France’s Prime Minister Jean Castex revealed on Tuesday that more than 5,000 prospective asylum seekers had now arrived in the country since the start of the Russian invasion of Ukraine on Feb. 25, and that number is “rapidly increasing.” More than 500 arrived on Monday, many of whom were transported by bus from Berlin, and others reaching France by rail and air. There are many reportedly also arriving unofficially via their own means to stay with family members already settled in France.

However, many of those arriving through official channels and being identified by the authorities are non-Ukrainian, with Le Figaro reporting that as many as 30 percent are migrants of other nationalities.

The newspaper reveals that 7.5 percent are of Algerian nationality, while 3.5 percent of arrivals are from the Ivory Coast and Morocco respectively.

Indians and Kyrgyzstan nationals are next on the list at 2.5 percent apiece, while other nationalities arriving include the Democratic Republic of Congo, Cameroon, Pakistan, Nigeria, and China.

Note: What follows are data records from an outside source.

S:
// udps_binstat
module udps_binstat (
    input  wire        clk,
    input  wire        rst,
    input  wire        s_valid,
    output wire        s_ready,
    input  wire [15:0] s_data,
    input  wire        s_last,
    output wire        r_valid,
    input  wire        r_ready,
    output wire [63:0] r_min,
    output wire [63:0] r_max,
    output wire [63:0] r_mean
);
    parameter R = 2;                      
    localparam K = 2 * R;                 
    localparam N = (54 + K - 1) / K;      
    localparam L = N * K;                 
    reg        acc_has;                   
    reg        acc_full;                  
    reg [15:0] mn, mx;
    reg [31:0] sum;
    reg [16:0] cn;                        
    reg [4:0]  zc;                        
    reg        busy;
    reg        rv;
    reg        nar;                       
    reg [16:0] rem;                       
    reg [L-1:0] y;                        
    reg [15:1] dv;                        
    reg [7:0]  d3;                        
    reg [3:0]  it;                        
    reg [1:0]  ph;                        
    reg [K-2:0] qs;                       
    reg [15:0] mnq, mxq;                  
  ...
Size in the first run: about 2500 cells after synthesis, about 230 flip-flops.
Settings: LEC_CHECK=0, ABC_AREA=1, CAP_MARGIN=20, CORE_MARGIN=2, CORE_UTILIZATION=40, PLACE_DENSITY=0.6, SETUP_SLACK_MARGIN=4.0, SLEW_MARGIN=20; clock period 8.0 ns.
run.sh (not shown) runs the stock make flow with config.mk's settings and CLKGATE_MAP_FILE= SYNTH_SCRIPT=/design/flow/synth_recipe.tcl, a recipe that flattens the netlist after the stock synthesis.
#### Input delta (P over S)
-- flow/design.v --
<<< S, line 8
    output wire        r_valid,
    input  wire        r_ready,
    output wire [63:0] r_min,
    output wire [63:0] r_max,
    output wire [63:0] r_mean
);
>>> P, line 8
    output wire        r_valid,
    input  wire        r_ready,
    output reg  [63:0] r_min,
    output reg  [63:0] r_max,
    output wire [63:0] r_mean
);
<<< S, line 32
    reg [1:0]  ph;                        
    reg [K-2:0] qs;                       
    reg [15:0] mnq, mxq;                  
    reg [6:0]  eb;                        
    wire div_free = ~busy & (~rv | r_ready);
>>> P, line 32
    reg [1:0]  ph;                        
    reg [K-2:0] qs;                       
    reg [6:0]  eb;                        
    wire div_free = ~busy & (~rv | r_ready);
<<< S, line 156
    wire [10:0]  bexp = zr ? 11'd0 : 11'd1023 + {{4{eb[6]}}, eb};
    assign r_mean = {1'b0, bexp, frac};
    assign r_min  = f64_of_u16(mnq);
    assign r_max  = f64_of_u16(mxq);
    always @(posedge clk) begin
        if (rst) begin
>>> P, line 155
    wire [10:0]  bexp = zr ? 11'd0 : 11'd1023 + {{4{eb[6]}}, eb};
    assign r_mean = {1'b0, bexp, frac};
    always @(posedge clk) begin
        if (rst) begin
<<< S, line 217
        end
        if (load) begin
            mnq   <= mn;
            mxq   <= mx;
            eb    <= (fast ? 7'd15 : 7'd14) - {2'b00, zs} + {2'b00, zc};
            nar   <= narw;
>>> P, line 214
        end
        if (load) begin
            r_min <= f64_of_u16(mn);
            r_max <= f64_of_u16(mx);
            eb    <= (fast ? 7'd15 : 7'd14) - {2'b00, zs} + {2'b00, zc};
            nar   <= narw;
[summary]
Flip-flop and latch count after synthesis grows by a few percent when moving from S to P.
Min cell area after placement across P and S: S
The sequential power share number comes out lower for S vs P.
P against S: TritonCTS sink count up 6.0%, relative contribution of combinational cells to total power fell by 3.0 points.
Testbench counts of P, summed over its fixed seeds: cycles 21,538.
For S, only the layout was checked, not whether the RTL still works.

New arrivals in France arriving from Ukraine have been guaranteed accommodation, French Minister Delegate for Citizenship Marlène Schiappa told French broadcaster Franceinfo on Tuesday, but they would not all receive blanket refugee status, with the country hoping that many will choose to return home following the conclusion of the conflict.

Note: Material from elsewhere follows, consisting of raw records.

Source: an optimization exercise on an open RTL-to-GDS flow (aim: small area and a short achievable clock period). Production flows keep margins and buffers that such runs may drop. Only simulation tests tie the RTL to the original design; equivalence was not proved. Power and IR drop assume default switching activity.

// xfold_engine
module xfold_engine (
    input             clk,
    input             rst,
    input             cmd_valid,
    input      [31:0] cmd,
    input             sink_ready,
    output            resp_valid,
    output            resp_ill,
    output     [31:0] resp,
    output            txo_valid,
    output     [7:0]  txo_data,
    output            txo_final
);
For scale: about 4,600 cells after synthesis, ~49,000 um2 of cells after synthesis.
==> flow/config.mk <==
export PLATFORM = sky130hd
export DESIGN_NAME = xfold_engine
export DESIGN_NICKNAME = xfold_engine
export VERILOG_FILES = /design/flow/design.v
export SDC_FILE = /design/flow/constraint.sdc
export NUM_CORES = 4
export LEC_CHECK = 0
export CAP_MARGIN = 20
export CORE_MARGIN = 2
export CORE_UTILIZATION = 40
export SETUP_SLACK_MARGIN = 5
export SLEW_MARGIN = 20
export SYNTH_HIERARCHICAL = 1
export TNS_END_PERCENT = 0
==> flow/constraint.sdc <==
create_clock -name core_clock -period 10.0 [get_ports {clk}]
set_input_delay 2.0000 -clock core_clock [delete_from_list [all_inputs] [get_ports {clk}]]
set_output_delay 2.0000 -clock core_clock [all_outputs]
set_load 0.01 [all_outputs]
standard.sh (not shown) runs the stock make flow with config.mk's settings and CLKGATE_MAP_FILE= SYNTH_SCRIPT=/design/flow/synth_recipe.tcl, a recipe that flattens the netlist after the stock synthesis.
==> flow/flow/run.sh <==
#!/bin/bash
# The standard layout, with two changes to how it is made:
#  - the port buffers that placement inserts are sky130_fd_sc_hd__buf_4 cells
#    (every input and output port still gets its own buffer), and
#  - timing repair may swap a cell for one with a different footprint.
# Synthesis is the standard one, run unchanged.
set -euo pipefail
bash standard.sh synth > synth.log 2>&1
bash standard.sh BUFFER_PORTS_ARGS="-buffer_cell sky130_fd_sc_hd__buf_4" MATCH_CELL_FOOTPRINT=0 finish > layout.log 2>&1
Next try:
SETUP_SLACK_MARGIN = 4   (was 5)
After rerunning: The changed run finished with timing, DRC and antenna clean. Critical path depth is higher by 1. Clock power increases by a few percent. Worst setup slack improved by 230 ps. Synthesized cell count stays the same. Utilization rises by 0.71 points. Via count decreases slightly. Clock skew grows by 43 ps.
Next try:
CORE_UTILIZATION = 50   (was 40)
CTS_BUF_LIST = sky130_fd_sc_hd__clkbuf_8   (was not set)
CTS_CLUSTER_DIAMETER = 50   (was not set)
CTS_CLUSTER_SIZE = 12   (was not set)
After rerunning: Utilization went up by 9.2 points; routed wire length went down by a few percent; die area went down by about a fifth; clock-buffer cell count went down by 6.

========
Setup of zinc:
Starting RTL as in the previous note.
export LEC_CHECK = 0
export CAP_MARGIN = 20
export CORE_MARGIN = 2
export CORE_UTILIZATION = 40
export CTS_BUF_LIST = sky130_fd_sc_hd__clkbuf_8
export CTS_CLUSTER_DIAMETER = 60
export CTS_CLUSTER_SIZE = 16
export SETUP_SLACK_MARGIN = 4
export SLEW_MARGIN = 20
export SYNTH_HIERARCHICAL = 1
export TNS_END_PERCENT = 0
create_clock -name core_clock -period 10.0 [get_ports {clk}]
Scripts as last shown in full above: flow/flow/run.sh
## Diff of input files: ember against zinc
Settings: CTS_CLUSTER_DIAMETER changed from 60 to 50; CORE_UTILIZATION changed from 40 to 55; CTS_CLUSTER_SIZE changed from 16 to 12.
==> summary.txt <==
- | number of gates on the worst path with buffers counted | higher: zinc |
- Tap cell instance count (ember vs. zinc) decreases by more than a quarter
- Looking at fraction of power spent switching nets, ember sits 1.2 points below zinc.
- Delta (ember minus zinc): clock-buffer cell count up 34; clock-pin slew of the registers on the worst-case setup and hold paths lower.
- Going from zinc to ember, wire length of the first global-routing pass shrank by a few percent.
- Total placed instance area, zinc and ember, higher one = zinc.
- Non-clock buffer contribution to total cell area delta for ember relative to zinc: 0.48 points lower
- In ember, wire length after detailed routing is lower than in zinc.
- Power: ember draws more than zinc
- Setup slack ends up higher on ember.
Inputs modified between ember and onyx:
Settings: CORE_UTILIZATION: 55 -> 40.
## What came out
- From onyx to ember, flip-flop and latch count did not move at all.
- onyx against ember: row count shows an increase of 19, stage delay of the slowest cell on the critical path now sits lower, final routed wire length divided by cell count -2.7%.
- When onyx is measured against ember, its remaining max-slew budget at the tightest pin turns out 2.1 points higher.
- Comparing onyx with ember, the worst hold slack came out essentially unchanged.
- Measured against onyx, the final-layout fill cell count of ember comes out at 0.64 times the reference value.
- onyx against ember: met2 wirelength from detailed routing has increased; top-level I/O count shows no meaningful change.

## static timing again, ports no longer ideal
In the flow no input, the clock included, has a driving cell. The finished layouts below were timed again as built, in two steps.
Step 1 sets driving cells, clkbuf_16 on the clock port and buf_2 on the other inputs (assumed; they add their load-dependent delay and slew).
Step 2 moves the port delays by t, midway between the first and last clock arrival at a register: inputs arrive t later, outputs are due t later. That takes back most of the time a late clock gives input paths.
Three values: ideal ports, drivers, drivers and shift; two values: the first two.
| run | t (ns) | setup slack, ns | cell pins on the clock port's net |
|---|---|---|---|
| the first run of note 1 | 0.831 | 3.252 / 3.030 / 2.725 | 1 |
| the second run of note 1 | 0.830 | 3.481 / 3.395 / 2.717 | 1 |
| the third run of note 1 | 0.901 | 3.489 / 3.306 / 2.698 | 1 |
| zinc | 0.896 | 3.398 / 3.369 / 2.673 | 1 |
| ember | 0.929 | 3.467 / 3.428 / 2.557 | 1 |
| onyx | 0.965 | 3.454 / 3.416 / 2.654 | 1 |
After both steps setup and hold are still met in every run listed. For ember, which loses most, drivers alone change the setup slack by -0.039 ns; drivers and shift together by -0.910 ns.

Schiappa explained that Ukrainian asylum seekers were instead being offered “temporary, immediate status,” which guarantees the same rights as refugees including educational, financial and medical support.

The crisis in Ukraine has come to pass a matter of weeks before the French presidential election, and candidates will now inevitably need to formulate a position on the extent of support that should be offered to those fleeing the conflict.

Conservative presidential candidate Éric Zemmour has claimed it is right for Ukrainian refugees with French familial links to receive temporary visas to reside in the country.

“If they have ties to France, if they have family in France … let’s give them visas,” Zemmour told BFM TV.

When questioned why he supported such a move given his historically strong position on stricter immigration, Zemmour insisted it is a “question of assimilation.”

“There are people who are like us and people who [are] unlike us,” the conservative populist noted. “Everybody now understands that Arab or Muslim immigrants are too unlike us and that it is harder and harder to integrate them.”

“We are closer to Christian Europeans,” he added.